# Does Sevice under PILON count for redundancy



## peno (8 Apr 2016)

Can anyone help answer this relatively straight forward question. I have read multiple revenue pages etc but can't get a definitive answer.

In a case where PILON is being made,  and is included under the contract of employment, should that notional service be included in the calculation to calculate Sevice for statutory service etc.

So in this particular example the employee has say 6 months service and the employer is paying the 6 months under PILON. However should statutory redundancy be based on the actual leave date or the notional leave date in 6 months time? 

In this case it would add another year to the calculation hence the importance of the calculation

Similar question for calculating SCSB service etc.

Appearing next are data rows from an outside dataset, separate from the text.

This is an optimization exercise on Yosys and OpenROAD, whose aim is small area, a short achievable clock period and few clock cycles per item, not a production implementation. Only simulation tests tie the RTL to the original design; equivalence was not proved.

==> flow/design.v (outline; a module is shown in full before it is edited, if it fits) <==
// module lfpd_front: 77 lines
// module lfpd_back: 330 lines
// module lfpd_istep: 859 lines
// module lfpd_dsum: 487 lines
// module line_follow_pid_drive: 95 lines
module line_follow_pid_drive (
    input  logic                                  aclk,
    input  logic                                  aresetn,
    input  logic                                  cfg_wr_en,
    input  logic [lfpd_pkg::CFG_IDX_W-1:0]        cfg_index,
    input  logic [lfpd_pkg::GAIN_W-1:0]           cfg_wdata,
    input  logic                                  s_valid,
    output logic                                  s_ready,
    input  logic [lfpd_pkg::SENSOR_W-1:0]         s_sensor_bits,
    output logic                                  m_valid,
    input  logic                                  m_ready,
    output logic signed [lfpd_pkg::DUTY_W-1:0]    m_left_duty,
    output logic signed [lfpd_pkg::DUTY_W-1:0]    m_right_duty,
    output logic                                  m_left_reverse,
    output logic                                  m_right_reverse,
    output logic                                  m_line_lost,
    output logic signed [lfpd_pkg::POS_W-1:0]     m_line_position
);
  // ...
==> flow/flow/run.sh <==
#!/bin/bash
# Standard layout with one netlist step added after synthesis: flow/invopt.py
# removes inverters around the full adders of the synthesized netlist (a full
# adder is self-dual, so complementing all of its inputs complements its
# outputs). Registers and every other cell are left as synthesis made them.
set -euo pipefail
R=orfs/results/${FLOW_PLATFORM}/line_follow_pid_drive/base
bash standard.sh synth > synth.log 2>&1
cp "$R/1_2_yosys.v" "$R/1_2_yosys.std.v"
python3 flow/invopt.py "$R/1_2_yosys.std.v" "$R/1_2_yosys.v" > invopt.log 2>&1
rm -f "$R/1_synth.odb" "$R/1_synth.sdc"
bash standard.sh > layout.log 2>&1
==> flow/flow/invopt.py <==
#!/usr/bin/env python3
"""Removes inverters around full adders in a flat sky130 gate netlist.

A full adder is self-dual: FA(~a, ~b, ~c) = (~sum, ~cout). Each FA may be
"flipped" (all inputs and outputs complemented) without changing the
function; inverters are then placed only where a net is needed in the
polarity its driver does not give. Registers and all other cells are kept.
usage: invopt.py IN.v OUT.v
"""
import re, sys
from collections import defaultdict

src = open(sys.argv[1]).read()
m = re.search(r'(module\s+(\w+)\s*\((.*?)\);)(.*?)(endmodule)', src, re.S)
header, top, body = m.group(1), m.group(2), m.group(4)

stmts = [s.strip() for s in body.split(';')]
decls, assigns, cells = [], [], []
cell_re = re.compile(r'^(sky130_fd_sc_hd__\w+)\s+(\S+)\s*\((.*)\)$', re.S)
for s in stmts:
    if not s: continue
    mm = cell_re.match(s)
    if mm:
        pins = [(p, n.strip()) for p, n in re.findall(r'\.(\w+)\(\s*((?:[^()]|\([^()]*\))*?)\s*\)', mm.group(3), re.S)]
        cells.append([mm.group(1), mm.group(2), pins])
    elif s.startswith('assign'):
        assigns.append(s)
    else:
        decls.append(s)

OUTPINS = {'X', 'Y', 'Q', 'Q_N', 'SUM', 'COUT', 'HI', 'LO'}
def is_inv(t): return re.match(r'sky130_fd_sc_hd__(inv|clkinv)_\d+$', t) is not None
def is_fa(t): return re.match(r'sky130_fd_sc_hd__fa_\d+$', t) is not None

fixed = set()
for a in assigns:
    for n in re.findall(r'[\\]?[\w\[\]\.\$]+(?:\s*\[\d+\])?', a[len('assign'):]):
        fixed.add(n.strip())
portnames = set(re.findall(r'(\w+)', m.group(3)))
# net names in decls like "output [3:0] m_line_position" -> port bits are "m_line_position[3]"
def net_is_port(n):
    base = n.split('[')[0].strip()
    return base in portnames

driver = {}
for ci, (t, name, pins) in enumerate(cells):
    for p, n in pins:
        if p in OUTPINS: driver[n] = (ci, p)

# root/parity through inverter chains
def root(n):
    par = 0
    seen = 0
    while n in driver and is_inv(cells[driver[n][0]][0]) and seen < 50:
        ci = driver[n][0]
        n = dict(cells[ci][2])['A']; par ^= 1; seen += 1
    return n, par

inv_cells = [ci for ci, c in enumerate(cells) if is_inv(c[0])]
fa_cells = [ci for ci, c in enumerate(cells) if is_fa(c[0])]
fa_idx = {ci: k for k, ci in enumerate(fa_cells)}

# loads: list of (cell index, pin, root net, parity); plus "fixed" uses of inverter outputs
loads = []
keep_inv = set()
for ci, (t, name, pins) in enumerate(cells):
    if is_inv(t): continue
    for p, n in pins:
        if p in OUTPINS: continue
        r, par = root(n)
        loads.append((ci, p, r, par))
# inverter outputs that are ports or used by assigns must stay as they are
for ci in inv_cells:
    y = dict(cells[ci][2])['Y']
    if y in fixed or net_is_port(y):
        keep_inv.add(ci)
for ci in keep_inv:
    a = dict(cells[ci][2])['A']
    r, par = root(a)
    loads.append((-1 - ci, 'A', r, par))   # a pseudo-load needing r ^ par

flip = [0] * len(fa_cells)
def gflip(net):
    d = driver.get(net)
    if d and is_fa(cells[d[0]][0]): return flip[fa_idx[d[0]]]
    return 0
def lflip(ci):
    if ci >= 0 and is_fa(cells[ci][0]): return flip[fa_idx[ci]]
    return 0

loads_by_net = defaultdict(list)
for k, (ci, p, r, par) in enumerate(loads):
    loads_by_net[r].append(k)
fa_load_nets = defaultdict(set)
for k, (ci, p, r, par) in enumerate(loads):
    if ci >= 0 and is_fa(cells[ci][0]): fa_load_nets[fa_idx[ci]].add(r)
fa_out_nets = defaultdict(set)
for ci in fa_cells:
    for p, n in cells[ci][2]:
        if p in OUTPINS: fa_out_nets[fa_idx[ci]].add(n)

def needs_inv(r):
    g = gflip(r)
    for k in loads_by_net[r]:
        ci, p, _, par = loads[k]
        if par ^ lflip(ci) ^ g: return 1
    return 0
def needs_true(r):
    g = gflip(r)
    for k in loads_by_net[r]:
        ci, p, _, par = loads[k]
        if not (par ^ lflip(ci) ^ g): return 1
    return 0
def cost_nets(nets):
    c = 0
    for r in nets:
        c += needs_inv(r)
        # a flipped FA output that is a port/fixed net needs its true value back
        if gflip(r) and (r in fixed or net_is_port(r)): c += 1
    return c

before = sum(needs_inv(r) for r in loads_by_net)
improved = True; rounds = 0
while improved and rounds < 20:
    improved = False; rounds += 1
    for k in range(len(fa_cells)):
        nets = fa_load_nets[k] | fa_out_nets[k]
        c0 = cost_nets(nets)
        flip[k] ^= 1
        c1 = cost_nets(nets)
        if c1 < c0: improved = True
        else: flip[k] ^= 1

# rewrite
newcells = []
newdecl = []
cnt = [0]
def fresh():
    cnt[0] += 1
    n = f"_invopt_{cnt[0]}_"
    newdecl.append(f"wire {n}")
    return n
# nets driven by flipped FAs that are ports/fixed: FA drives a fresh net, inverter restores
rename_out = {}
for ci in fa_cells:
    if flip[fa_idx[ci]]:
        for p, n in cells[ci][2]:
            if p in OUTPINS and (n in fixed or net_is_port(n)):
                rename_out[n] = fresh()
comp = {}   # root net -> net carrying its complement (w.r.t. the driven wire)
def wire_of(r):
    return rename_out.get(r, r)
def get_comp(r):
    if r not in comp:
        comp[r] = fresh()
        newcells.append(["sky130_fd_sc_hd__inv_1", f"_invopt_c{len(comp)}_", [("A", wire_of(r)), ("Y", comp[r])]])
    return comp[r]
for r in rename_out:
    # the true value of r = complement of the flipped FA's output wire
    newcells.append(["sky130_fd_sc_hd__inv_1", f"_invopt_p{cnt[0]}_{len(newcells)}_", [("A", rename_out[r]), ("Y", r)]])

load_map = {}
for k, (ci, p, r, par) in enumerate(loads):
    load_map[(ci, p)] = (r, par)
out_cells = []
for ci, (t, name, pins) in enumerate(cells):
    if is_inv(t) and ci not in keep_inv: continue
    newpins = []
    for p, n in pins:
        if p in OUTPINS:
            if is_fa(t) and flip[fa_idx[ci]] and n in rename_out:
                newpins.append((p, rename_out[n]))
            else:
                newpins.append((p, n))
        else:
            key = (ci, p) if not (is_inv(t) and ci in keep_inv) else (-1 - ci, 'A')
            r, par = load_map[key]
            need = par ^ lflip(ci if ci in fa_idx or is_fa(t) else -1) ^ gflip(r)
            if is_inv(t) and ci in keep_inv:
                # keep inverter: its input must be the complement of its (true) output
                need = par ^ gflip(r)
                if r in rename_out: need = par  # r itself carries the true value
                newpins.append((p, get_comp(r) if need else (r if r in rename_out else wire_of(r))))
                continue
            if r in rename_out:
                # r (restored true value) available; loads wanting true use r, inverted use FA wire
                need2 = par ^ lflip(ci)
                newpins.append((p, rename_out[r] if need2 else r))
            else:
                newpins.append((p, get_comp(r) if need else r))
    out_cells.append([t, name, newpins])
out_cells += newcells

lines = [header]
for d in decls: lines.append("  " + d + " ;")
for d in newdecl: lines.append("  " + d + " ;")
for t, name, pins in out_cells:
    pl = ",\n".join(f"    .{p}({n} )" for p, n in pins)
    lines.append(f"  {t} {name} (\n{pl}\n  );")
for a in assigns: lines.append("  " + a + " ;")
lines.append("endmodule")
open(sys.argv[2], 'w').write(src[:m.start()] + "\n".join(lines) + "\n" + src[m.end():])
after_inv = sum(1 for c in out_cells if is_inv(c[0]))
print(f"inverters: {len(inv_cells)} -> {after_inv}; flipped {sum(flip)} of {len(fa_cells)} FAs", file=sys.stderr)
==> flow/standard.sh <==
#!/bin/bash
# synth_recipe.tcl (not shown) runs the flow's synth.tcl, then flattens the netlist and writes it again
# the make line also repeats each setting of config.mk as NAME=value (left out here)
make -C /OpenROAD-flow-scripts/flow DESIGN_CONFIG=/design/flow/config.mk WORK_HOME=/design/flow/orfs CLKGATE_MAP_FILE= SYNTH_SCRIPT=/design/flow/synth_recipe.tcl "${@:-finish}"
==> flow/config.mk <==
export PLATFORM = sky130hd
export DESIGN_NAME = line_follow_pid_drive
export DESIGN_NICKNAME = line_follow_pid_drive
export VERILOG_FILES = /design/flow/design.v
export SDC_FILE = /design/flow/constraint.sdc
export NUM_CORES = 4
export LEC_CHECK = 0
export CAP_MARGIN = 20
export CORE_MARGIN = 2
export CORE_UTILIZATION = 55
export SETUP_SLACK_MARGIN = 3
export SLEW_MARGIN = 20
==> flow/constraint.sdc <==
create_clock -name core_clock -period 12.0 [get_ports {aclk}]
set_input_delay 2.4000 -clock core_clock [delete_from_list [all_inputs] [get_ports {aclk}]]
set_output_delay 2.4000 -clock core_clock [all_outputs]
set_load 0.01 [all_outputs]
What follows belongs to an exercise in optimizing a design on an open flow for small area; a production flow would make more cautious choices.
Where RTL was checked, it was by simulation tests only, not by an equivalence proof against the original.
Power figures rest on the tool's default switching activity, not on a simulated workload.

==> flow/design.v <==
package csa_pkg;
	localparam int PKT_BYTES = 188;
	localparam int CW_BYTES = 9;
	localparam int SCRAMBLE_HDR_IDX = 3;
	typedef logic [7:0] byte_t;
	typedef logic [1:0] scram_ctrl_t;
	typedef union packed
	{
		byte_t raw;
		struct packed
		{
			scram_ctrl_t sc;
			logic [1:0] afc;
			logic [3:0] cc;
		} f;
	} ts_hdr3_u;
endpackage
module cw_ctrl_reg
#(
	parameter int CW_BYTES = csa_pkg::CW_BYTES
)
(
	input logic clk,
	input logic rst,
	input logic cw_valid,
	input csa_pkg::byte_t cw_byte,
	output logic cw_first,
	output csa_pkg::scram_ctrl_t scram_ctrl
);
	logic [3:0] cw_idx;
	assign cw_first = cw_valid && (cw_idx == '0);
	always_ff @(posedge clk)
	begin
		if (rst)
			cw_idx <= '0;
		else if (cw_valid)
			cw_idx <= {cw_idx[2:0], !cw_idx[1] && (cw_idx[0] == cw_idx[3])};
	end
	always_ff @(posedge clk)
	begin
		if (rst)
			scram_ctrl <= '0;
		else if (cw_first)
			scram_ctrl <= {cw_byte[1], cw_byte[1] & cw_byte[0]};
	end
endmodule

Also under the normal scheme of things the employee would be entitled to Pension, VHI, LIFE and PHI cover. Should they also be covered up to the end of the notice period or some compensation given in lieu of this. At present the PILON is just salary.


----------



## Joe_90 (8 Apr 2016)

You are not working so it can't count to service!


----------



## peno (8 Apr 2016)

I'm not sure it's as clear as that - otherwise one could hang around until the end of the notice period as it mutually agreeable not at the emoyers option?

This blog seems to suggest the effective date of leaving should include the notice period everything else is silent on it

http://www.brightcontracts.ie/blog/2012/08/payment-in-lieu-of-notice/


----------



## JoeRoberts (9 Apr 2016)

I got a written opinion from Revenue on PILON recently. Below is their answer. I specifically asked if the PILON period could be used to enhance SCSB service and answer is no.

_Pay in lieu of notice is an amount paid to the employee so they don’t work out their notice. The date of leaving on the P45 is the last day the employee worked for the employer. The notice period not worked is not considered to be insurable for PRSI purposes or included in a service period_.


----------